A proposta, avaliam analistas ouvidos pelo Estadão, já nasceu problemática, uma vez que ambas as partes rejeitam ir um novo pleito. Esta ainda não é uma proposição formal do Brasil e há poucos detalhes de como uma nova eleição seria feita. O primeiro pleito já ocorreu sob um clima de suspeição e sem respeitar as regras eleitorais desde o princípio - com a inabilitação de candidatos competitivos, exclusão de eleitores e, finalmente, a não publicação das atas.

“Certamente é uma abordagem que desconhece a natureza institucional de uma ditadura que se consolidou ao longo de anos e que tem um sistema eleitoral viciado em uma série de condições que muito dificilmente se possam reparar em uma repetição eleitoral”, afirma o cientista político venezuelano Xavier Rodríguez-Franco, apresentador do podcast Mirada Semanal.

“Se as eleições forem repetidas perante a comunidade internacional, tem que se dizer um porquê, ante o qual o governo sim ou sim terá que dar uma resposta. Por quê?
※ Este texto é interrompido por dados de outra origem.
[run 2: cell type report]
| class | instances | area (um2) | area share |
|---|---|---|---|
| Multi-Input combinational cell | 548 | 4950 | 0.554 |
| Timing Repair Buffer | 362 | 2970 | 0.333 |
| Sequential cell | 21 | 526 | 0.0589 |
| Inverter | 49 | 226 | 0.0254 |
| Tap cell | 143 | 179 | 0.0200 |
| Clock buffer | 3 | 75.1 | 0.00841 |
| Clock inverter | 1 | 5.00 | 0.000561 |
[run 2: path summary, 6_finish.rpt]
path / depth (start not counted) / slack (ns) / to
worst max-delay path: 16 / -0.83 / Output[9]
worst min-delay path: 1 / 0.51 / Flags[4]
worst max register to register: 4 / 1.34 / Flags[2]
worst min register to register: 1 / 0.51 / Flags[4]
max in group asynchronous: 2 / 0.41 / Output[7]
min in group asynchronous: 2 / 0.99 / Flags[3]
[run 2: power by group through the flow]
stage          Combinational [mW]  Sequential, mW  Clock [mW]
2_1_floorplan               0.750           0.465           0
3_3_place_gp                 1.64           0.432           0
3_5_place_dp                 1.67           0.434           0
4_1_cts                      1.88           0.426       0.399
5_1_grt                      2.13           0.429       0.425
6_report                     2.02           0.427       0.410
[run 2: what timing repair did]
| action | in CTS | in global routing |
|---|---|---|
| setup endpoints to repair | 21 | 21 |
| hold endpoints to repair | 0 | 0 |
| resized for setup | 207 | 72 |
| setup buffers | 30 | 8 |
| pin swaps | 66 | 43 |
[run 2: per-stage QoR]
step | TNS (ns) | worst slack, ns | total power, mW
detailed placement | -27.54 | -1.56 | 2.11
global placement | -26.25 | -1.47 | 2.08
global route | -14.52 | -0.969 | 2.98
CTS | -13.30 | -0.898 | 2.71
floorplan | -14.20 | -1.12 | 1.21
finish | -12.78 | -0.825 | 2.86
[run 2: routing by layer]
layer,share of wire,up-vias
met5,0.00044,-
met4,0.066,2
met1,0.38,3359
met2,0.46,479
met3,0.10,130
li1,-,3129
==> config.mk <==
export PLATFORM = sky130hd
export DESIGN_NAME = alu_sched
export DESIGN_NICKNAME = d
export VERILOG_FILES = /design/src/rtl/alu_sched_pkg.sv /design/src/rtl/alu_sched_alu.sv /design/src/rtl/alu_sched.sv
export SDC_FILE = /design/constraint.sdc
export NUM_CORES = 1
export LEC_CHECK = 0
export CORE_AREA = 2 2 135 137
export DETAILED_ROUTE_END_ITERATION = 8
export DIE_AREA = 0 0 137 139
export PLACE_DENSITY = 0.49
export SLEW_MARGIN = 0
export SYNTH_ARGS = -nofsm -noshare
export SYNTH_HDL_FRONTEND = slang
export SYNTH_SLANG_ARGS = --single-unit
==> constraint.sdc <==
create_clock -name clk -period 2.7 [get_ports clk]
set_input_delay 0.54 -clock clk [delete_from_list [all_inputs] [get_ports clk]]
set_output_delay 0.54 -clock clk [all_outputs]
set_load 0.02 [all_outputs]
==> src/rtl/alu_sched_pkg.sv <==
// Shared definitions for the two-requester ALU scheduler: data width,
// ALU op codes and the scheduler state encoding.
package alu_sched_pkg;

  localparam int W = 12;

  localparam logic [2:0] OP_ABS = 3'd0;
  localparam logic [2:0] OP_SHL = 3'd1;
  localparam logic [2:0] OP_AND = 3'd2;
  localparam logic [2:0] OP_OR  = 3'd3;
  localparam logic [2:0] OP_XOR = 3'd4;
  localparam logic [2:0] OP_NOT = 3'd5;
  localparam logic [2:0] OP_ADD = 3'd6;
  localparam logic [2:0] OP_SUB = 3'd7;

  typedef enum logic [1:0] {
    IDLE = 2'd0,
    EXEC = 2'd1,
    RESP = 2'd2
  } state_t;

endpackage

==> src/rtl/alu_sched_alu.sv <==
// Purely combinational 12-bit ALU. Its raw carry is op-dependent and is
// cleaned up by the scheduler before it reaches the response channel.
module alu
  import alu_sched_pkg::*;
(
  input  logic [2:0]   op,
  input  logic [W-1:0] a,
  input  logic [W-1:0] b,
  output logic [W-1:0] z,
  output logic         carry
);

  logic [W:0] sum;
  logic [W:0] diff;

  assign sum  = {1'b0, a} + {1'b0, b};
  assign diff = {1'b0, a} - {1'b0, b};

  always_comb begin
    z     = '0;
    carry = 1'b0;
    case (op)
      OP_ABS: begin
        z     = a[W-1] ? (~a + 12'd1) : a;
        carry = a[W-1];
      end
      OP_SHL: begin
        z     = {b[W-2:0], 1'b0};
        carry = b[W-1];
      end
      OP_AND: z = a & b;
      OP_OR:  z = a | b;
      OP_XOR: z = a ^ b;
      OP_NOT: z = ~a;
      OP_ADD: begin
        z     = sum[W-1:0];
        carry = sum[W];
      end
      OP_SUB: begin
        z     = diff[W-1:0];
        carry = diff[W];
      end
      default: z = '0;
    endcase
  end

endmodule

==> src/rtl/alu_sched.sv <==
// Shares one ALU between two command ports: arbitrate in IDLE, execute from
// registered operands in EXEC, hold the normalized result in RESP.
module alu_sched
  import alu_sched_pkg::*;
#(
  parameter bit RR_EN = 1'b1
) (
  input  logic         clk,
  input  logic         rst,
  input  logic         req0_valid,
  output logic         req0_ready,
  input  logic [2:0]   req0_op,
  input  logic [W-1:0] req0_a,
  input  logic [W-1:0] req0_b,
  input  logic         req1_valid,
  output logic         req1_ready,
  input  logic [2:0]   req1_op,
  input  logic [W-1:0] req1_a,
  input  logic [W-1:0] req1_b,
  output logic         rsp_valid,
  input  logic         rsp_ready,
  output logic         rsp_id,
  output logic [W-1:0] rsp_z,
  output logic         rsp_carry,
  output logic         rsp_sign,
  output logic         rsp_ov,
  output logic [15:0]  ops_done
);

  state_t       state;
  logic         last_grant;
  logic [2:0]   op_q;
  logic [W-1:0] a_q;
  logic [W-1:0] b_q;
  logic         id_q;
  logic         gnt;
  logic         accept_ok;
  logic [W-1:0] alu_z;
  logic         alu_carry;
  logic         carry_n;
  logic         ov_n;

  // gnt = 1 selects port 1; a tie goes to the port not served last time
  always_comb begin
    gnt = 1'b0;
    if (req0_valid && req1_valid) gnt = RR_EN ? ~last_grant : 1'b0;
    else                          gnt = req1_valid;
  end

  assign accept_ok  = (state == IDLE) && !rst;
  assign req0_ready = accept_ok && req0_valid && !gnt;
  assign req1_ready = accept_ok && req1_valid && gnt;

  alu u_alu (
    .op    (op_q),
    .a     (a_q),
    .b     (b_q),
    .z     (alu_z),
    .carry (alu_carry)
  );

  // Carry and overflow are only meaningful for add/sub; forced low otherwise
  always_comb begin
    carry_n = 1'b0;
    ov_n    = 1'b0;
    case (op_q)
      OP_ADD: begin
        carry_n = alu_carry;
        ov_n    = (a_q[W-1] == b_q[W-1]) && (alu_z[W-1] != a_q[W-1]);
      end
      OP_SUB: begin
        carry_n = alu_carry;
        ov_n    = (a_q[W-1] != b_q[W-1]) && (alu_z[W-1] != a_q[W-1]);
      end
      default: begin
        carry_n = 1'b0;
        ov_n    = 1'b0;
      end
    endcase
  end

  always_ff @(posedge clk or posedge rst) begin
    if (rst) begin
      state      <= IDLE;
      last_grant <= 1'b1;
      op_q       <= '0;
      a_q        <= '0;
      b_q        <= '0;
      id_q       <= 1'b0;
      rsp_valid  <= 1'b0;
      rsp_id     <= 1'b0;
      rsp_z      <= '0;
      rsp_carry  <= 1'b0;
      rsp_sign   <= 1'b0;
      rsp_ov     <= 1'b0;
      ops_done   <= '0;
    end else begin
      case (state)
        IDLE: begin
          if (req0_valid || req1_valid) begin
            op_q       <= gnt ? req1_op : req0_op;
            a_q        <= gnt ? req1_a  : req0_a;
            b_q        <= gnt ? req1_b  : req0_b;
            id_q       <= gnt;
            last_grant <= gnt;
            state      <= EXEC;
          end
        end
        EXEC: begin
          rsp_z     <= alu_z;
          rsp_carry <= carry_n;
          rsp_sign  <= alu_z[W-1];
          rsp_ov    <= ov_n;
          rsp_id    <= id_q;
          rsp_valid <= 1'b1;
          state     <= RESP;
        end
        RESP: begin
          if (rsp_ready) begin
            rsp_valid <= 1'b0;
            ops_done  <= ops_done + 16'd1;
            state     <= IDLE;
          end
        end
        default: state <= IDLE;
      endcase
    end
  end

endmodule

==> results.json <==
{
  "synthArstFlopShare": 1.00,
  "clock-root-buffer": "clkbuf_16",
  "grt_usage": 0.173,
  "place.detailed.instances": 945,
  "slowest_delay_ns": 0.42,
  "max_clock_freq_ghz": 0.379,
  "area_growth_pct": 36.8,
  "holdBufCountCts": 0,
  "seq_power_share": 0.180,
  "core_um2": 17700,
  "tritoncts": "done",
  "clockPowerShare": 0.137,
  "slew_viol_final": 0,
  "crit_end_element": "flip-flop",
  "num_vias": 4773,
  "synth_enable_flop_cells": 0,
  "gp_routability_congestion": 0.886,
  "synth_instances": 608,
  "path_common_cell": "inv_2",
  "worst-endpoint-required_ns": 2.93,
  "synth_seq_cells": 63,
  "max_slew_margin": 0.447,
  "clk_latency_ns": 0.34,
  "syn_avg_cell_area_um2": 8.30,
  "cell_family_with_most_cp_delay": "compound AO/OA/AOI/OAI gates",
  "reg2reg_depth": 12,
  "ir_worst_vdd_mv": 0.640,
  "combinationalPowerShare": 0.684,
  "setup_viol": 0,
  "ys_warns": 0,
  "clock_tree.htree_level_count": 3,
  "setup.worst_path.start": "a_q[0]",
  "count_of_tritonroute_iterations_in_the_first_routing_pass": 5,
  "worstHoldPathType": "reg2reg",
  "post_drt_wl_per_cell_um": 16.6,
  "cts_made_buffers": 9,
  "grt_pass1_vias": 4711,
  "switching_power_mw": 4.61,
  "synthesis.nets": 708,
  "clock_path_buffers": 2,
  "cts_sinks": 63,
  "yosysTopAreaCell": "dfrtp_1",
  "grt_max_degree": 64,
  "skew_ns": 0.00987,
  "crit_chain": "inv_2, ha_4, inv_2, fa_2, nor2b_4, o311a_4, o32ai_2, buf_4, o31a_1, xnor2_1, o211ai_1, o21a_1",
  "design.final.nets": 830,
  "power_switching_share": 0.479,
  "timing.rr.end": "rsp_z[10]",
  "internal_power_mw": 5.01,
  "hold-worst-slack_ns": 0.470,
  "post_dp_hpwl_um": 12300,
  "die_h_um": 139,
  "yosysTopAreaCellShare": 0.307,
  "finish.cell_count_without_fillers": 964,
  "fin_crit_ns": 2.64,
  "inserted_diodes": 0,
  "post-route-period-util": 0.976,
  "critical_path_depth": 12,
  "number_of_max_cap_violations": 0,
  "via_per_inst": 4.95,
  "category_of_the_worst_setup_path_launch_point": "flip-flop",
  "netlist_top_cells_area": "dfrtp_1, ha_1, a21oi_1, mux2i_1, nor2_1",
  "synth_top_cells_by_count": "nor2_1, a21oi_1, dfrtp_1",
  "fin_util": 0.391,
  "critPathCapture": "rsp_z[10]",
  "fin_ws_ns": 0.0640,
  "yosys_most_used_dff": "dfrtp_1",
  "crit_fanout": 4,
  "floorplan.initialDensity": 0.286,
  "timing_hold_violations_final": 0,
  "worst-setup-path-type": "reg2reg",
  "yosysMostFrequentCell": "nor2_1",
  "io_buffers": 93,
  "worst-slew-pin-transition_ns": 0.830,
  "detail_route.wirelength_um": 16000,
  "post-place-ws_ns": -0.0281,
  "synth-seq-area-share": 0.313,
  "ant_nets_after_route": 0,
  "globalRouteOverflowTotal": 0,
  "top_level_ports": 94,
  "timing.critical_path.arrival_ns": 2.87,
  "grt_first_pass_wirelength_um": 25500,
  "die_x_extent_um": 137,
  "drcViolationCount": 0,
  "detail_route.iter0.violations": 321,
  "reg_clk_slew_reported_paths_ns": 0.06,
  "die-area_um2": 19000,
  "timing.reg2reg.setup_slack_ns": 0.06,
  "grt_antenna_before_repair": 0,
  "worst-path-buf-inv": 3,
  "cpMaxStageDelayCell": "dfrtp_1",
  "ys_types": 67,
  "core.rowCount": 49,
  "pwr_density_cell_nw_per_um2": 1390,
  "p_leak_nw": 2.98,
  "r2r_start": "a_q[0]",
  "outcome": "completed",
  "share_of_cells_above_drive_strength_1": 0.136,
  "mappedNetlistArea_um2": 5050
}
==> per-layer routing <==
metal / global-route usage / up-vias / wire length [um]
met3: 0.0197 / 18 / 629
met5: 0 / - / 0
met1: 0.265 / 2229 / 8300
met4: 0.0678 / 0 / 373
met2: 0.245 / 138 / 6740
li1: - / 2388 / -
==> kinds of logic (layout without fill, tap and decap cells) <==
family / after synthesis / count (layout) / share of synthesized area
AND/OR/NAND/NOR: 188 / 188 / 0.172
multiplexers: 34 / 34 / 0.0699
XOR/XNOR: 30 / 30 / 0.0520
adder cells (fa/ha/maj): 41 / 41 / 0.105
buffers and inverters: 75 / 202 / 0.0689
flip-flops: 63 / 63 / 0.313
AO/OA/AOI/OAI: 177 / 177 / 0.220
==> layout make-up <==
class	count	area, um2
well taps	229	287
multi-input cells	470	3210
inverters	38	146
repair buffers	148	1360
flip-flops and latches	63	1580
clock inverters	7	105
clock buffers	9	225
fillers	1808	10700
Porque houve uma fraude? Vai dizer que foi o suposto hackeamento, que já foi dito de forma sustentada principalmente pelo centro Carter que não é crível?”, completa.

O ditador da Venezuela, Nicolás Maduro Foto: Matias Delacroix/AP

Rejeitado por ambos

Depois que Lula afirmou em entrevista que “se Maduro tiver bom senso” chamaria novas eleições, a líder opositora María Corina Machada afirmou que a proposta era uma “falta de respeito” com o povo venezuelano. “Propor isso é desconhecer o que aconteceu em 28 de julho, é um desrespeitos aos venezuelanos”, disse. “As eleições já ocorreram”.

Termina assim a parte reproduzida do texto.